The material below holds a span beginning at the line with "export IMPL_cpPeakStageDelay_ns=0.57" and ending at the line with "export IMPL_grt_pass1_vias=4397". Quote that span exactly, both ends included, and only that span.

(DATA SHOWN Opens)

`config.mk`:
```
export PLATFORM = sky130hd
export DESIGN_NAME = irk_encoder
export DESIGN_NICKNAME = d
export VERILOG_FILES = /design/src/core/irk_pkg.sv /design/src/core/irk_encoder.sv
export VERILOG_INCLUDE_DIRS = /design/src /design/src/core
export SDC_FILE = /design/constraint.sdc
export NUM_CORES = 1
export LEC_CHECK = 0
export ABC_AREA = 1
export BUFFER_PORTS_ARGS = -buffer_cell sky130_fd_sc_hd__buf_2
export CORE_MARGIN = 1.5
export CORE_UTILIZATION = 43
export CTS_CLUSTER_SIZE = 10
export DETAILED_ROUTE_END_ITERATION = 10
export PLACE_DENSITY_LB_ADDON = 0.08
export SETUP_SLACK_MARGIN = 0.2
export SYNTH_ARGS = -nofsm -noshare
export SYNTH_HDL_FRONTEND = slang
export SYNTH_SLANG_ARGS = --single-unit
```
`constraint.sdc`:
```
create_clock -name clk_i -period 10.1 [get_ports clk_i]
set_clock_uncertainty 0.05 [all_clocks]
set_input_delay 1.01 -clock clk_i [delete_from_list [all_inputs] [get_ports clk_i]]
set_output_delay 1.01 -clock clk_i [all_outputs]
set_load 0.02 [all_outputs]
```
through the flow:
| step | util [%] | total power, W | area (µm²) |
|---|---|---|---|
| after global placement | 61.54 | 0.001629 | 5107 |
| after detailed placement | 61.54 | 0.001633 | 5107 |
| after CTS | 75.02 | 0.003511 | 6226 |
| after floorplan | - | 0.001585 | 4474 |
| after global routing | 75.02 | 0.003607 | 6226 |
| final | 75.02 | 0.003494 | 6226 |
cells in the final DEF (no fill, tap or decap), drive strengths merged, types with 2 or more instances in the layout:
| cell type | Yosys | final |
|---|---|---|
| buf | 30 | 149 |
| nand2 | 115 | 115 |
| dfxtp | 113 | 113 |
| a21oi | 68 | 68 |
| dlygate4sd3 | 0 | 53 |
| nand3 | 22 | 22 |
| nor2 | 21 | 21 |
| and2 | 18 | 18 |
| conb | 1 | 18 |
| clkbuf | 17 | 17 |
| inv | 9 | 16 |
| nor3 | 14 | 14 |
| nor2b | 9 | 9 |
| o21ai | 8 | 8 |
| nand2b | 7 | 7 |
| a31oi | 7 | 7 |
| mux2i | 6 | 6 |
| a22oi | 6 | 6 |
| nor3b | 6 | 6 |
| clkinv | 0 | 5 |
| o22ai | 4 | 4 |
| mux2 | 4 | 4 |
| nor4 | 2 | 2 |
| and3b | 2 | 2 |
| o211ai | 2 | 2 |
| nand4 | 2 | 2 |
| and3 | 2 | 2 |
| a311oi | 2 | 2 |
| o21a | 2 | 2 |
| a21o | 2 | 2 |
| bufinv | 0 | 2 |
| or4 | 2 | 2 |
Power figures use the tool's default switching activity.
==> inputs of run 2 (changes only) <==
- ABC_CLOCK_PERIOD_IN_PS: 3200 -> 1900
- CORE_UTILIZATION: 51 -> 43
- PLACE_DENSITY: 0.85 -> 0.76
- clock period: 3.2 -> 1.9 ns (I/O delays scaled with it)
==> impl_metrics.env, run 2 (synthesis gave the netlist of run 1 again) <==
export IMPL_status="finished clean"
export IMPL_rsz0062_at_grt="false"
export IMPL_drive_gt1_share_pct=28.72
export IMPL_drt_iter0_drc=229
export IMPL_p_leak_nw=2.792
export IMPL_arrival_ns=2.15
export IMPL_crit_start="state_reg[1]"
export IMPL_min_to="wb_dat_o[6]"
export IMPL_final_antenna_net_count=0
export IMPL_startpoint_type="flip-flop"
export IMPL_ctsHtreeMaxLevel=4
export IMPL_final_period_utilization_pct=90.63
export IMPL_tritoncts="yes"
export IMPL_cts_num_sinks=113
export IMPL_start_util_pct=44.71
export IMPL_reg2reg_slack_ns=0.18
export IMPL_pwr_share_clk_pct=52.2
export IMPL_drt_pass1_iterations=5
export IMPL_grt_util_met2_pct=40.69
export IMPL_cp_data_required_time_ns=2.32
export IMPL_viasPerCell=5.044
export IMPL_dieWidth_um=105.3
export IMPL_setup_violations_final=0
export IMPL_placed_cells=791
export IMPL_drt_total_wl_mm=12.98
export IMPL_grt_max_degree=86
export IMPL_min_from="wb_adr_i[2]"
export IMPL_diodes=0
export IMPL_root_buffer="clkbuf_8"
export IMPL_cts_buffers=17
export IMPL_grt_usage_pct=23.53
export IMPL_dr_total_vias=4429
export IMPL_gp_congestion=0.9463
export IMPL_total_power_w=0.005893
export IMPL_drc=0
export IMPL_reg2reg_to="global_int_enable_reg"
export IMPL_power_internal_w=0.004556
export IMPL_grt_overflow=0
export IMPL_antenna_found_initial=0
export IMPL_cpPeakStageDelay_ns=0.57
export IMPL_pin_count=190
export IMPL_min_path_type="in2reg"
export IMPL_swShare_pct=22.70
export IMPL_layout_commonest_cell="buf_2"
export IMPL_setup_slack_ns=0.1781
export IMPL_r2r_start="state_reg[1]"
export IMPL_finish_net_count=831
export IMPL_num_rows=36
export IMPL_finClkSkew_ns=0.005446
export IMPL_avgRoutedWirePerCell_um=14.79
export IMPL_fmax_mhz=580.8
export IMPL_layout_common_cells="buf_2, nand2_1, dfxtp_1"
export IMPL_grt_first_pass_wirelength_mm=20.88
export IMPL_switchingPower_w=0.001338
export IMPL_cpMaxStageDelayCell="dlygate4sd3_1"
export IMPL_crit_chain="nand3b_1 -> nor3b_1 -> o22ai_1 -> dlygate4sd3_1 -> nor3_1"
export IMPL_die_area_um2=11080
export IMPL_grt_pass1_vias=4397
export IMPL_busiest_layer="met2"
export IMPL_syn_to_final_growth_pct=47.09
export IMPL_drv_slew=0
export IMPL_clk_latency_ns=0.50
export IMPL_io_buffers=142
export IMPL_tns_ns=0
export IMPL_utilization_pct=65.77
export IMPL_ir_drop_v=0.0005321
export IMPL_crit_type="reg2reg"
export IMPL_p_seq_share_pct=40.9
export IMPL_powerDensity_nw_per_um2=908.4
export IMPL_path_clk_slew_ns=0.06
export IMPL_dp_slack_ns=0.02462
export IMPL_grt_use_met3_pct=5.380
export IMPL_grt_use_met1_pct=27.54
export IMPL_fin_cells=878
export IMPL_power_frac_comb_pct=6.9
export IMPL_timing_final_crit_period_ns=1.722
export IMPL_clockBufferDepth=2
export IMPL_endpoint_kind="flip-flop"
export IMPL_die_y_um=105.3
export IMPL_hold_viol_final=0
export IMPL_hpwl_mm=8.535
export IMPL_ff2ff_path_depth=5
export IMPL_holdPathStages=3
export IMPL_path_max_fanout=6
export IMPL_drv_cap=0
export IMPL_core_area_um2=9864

(DATA SHOWN Closes)

ANSWER AREA:
export IMPL_cpPeakStageDelay_ns=0.57
export IMPL_pin_count=190
export IMPL_min_path_type="in2reg"
export IMPL_swShare_pct=22.70
export IMPL_layout_commonest_cell="buf_2"
export IMPL_setup_slack_ns=0.1781
export IMPL_r2r_start="state_reg[1]"
export IMPL_finish_net_count=831
export IMPL_num_rows=36
export IMPL_finClkSkew_ns=0.005446
export IMPL_avgRoutedWirePerCell_um=14.79
export IMPL_fmax_mhz=580.8
export IMPL_layout_common_cells="buf_2, nand2_1, dfxtp_1"
export IMPL_grt_first_pass_wirelength_mm=20.88
export IMPL_switchingPower_w=0.001338
export IMPL_cpMaxStageDelayCell="dlygate4sd3_1"
export IMPL_crit_chain="nand3b_1 -> nor3b_1 -> o22ai_1 -> dlygate4sd3_1 -> nor3_1"
export IMPL_die_area_um2=11080
export IMPL_grt_pass1_vias=4397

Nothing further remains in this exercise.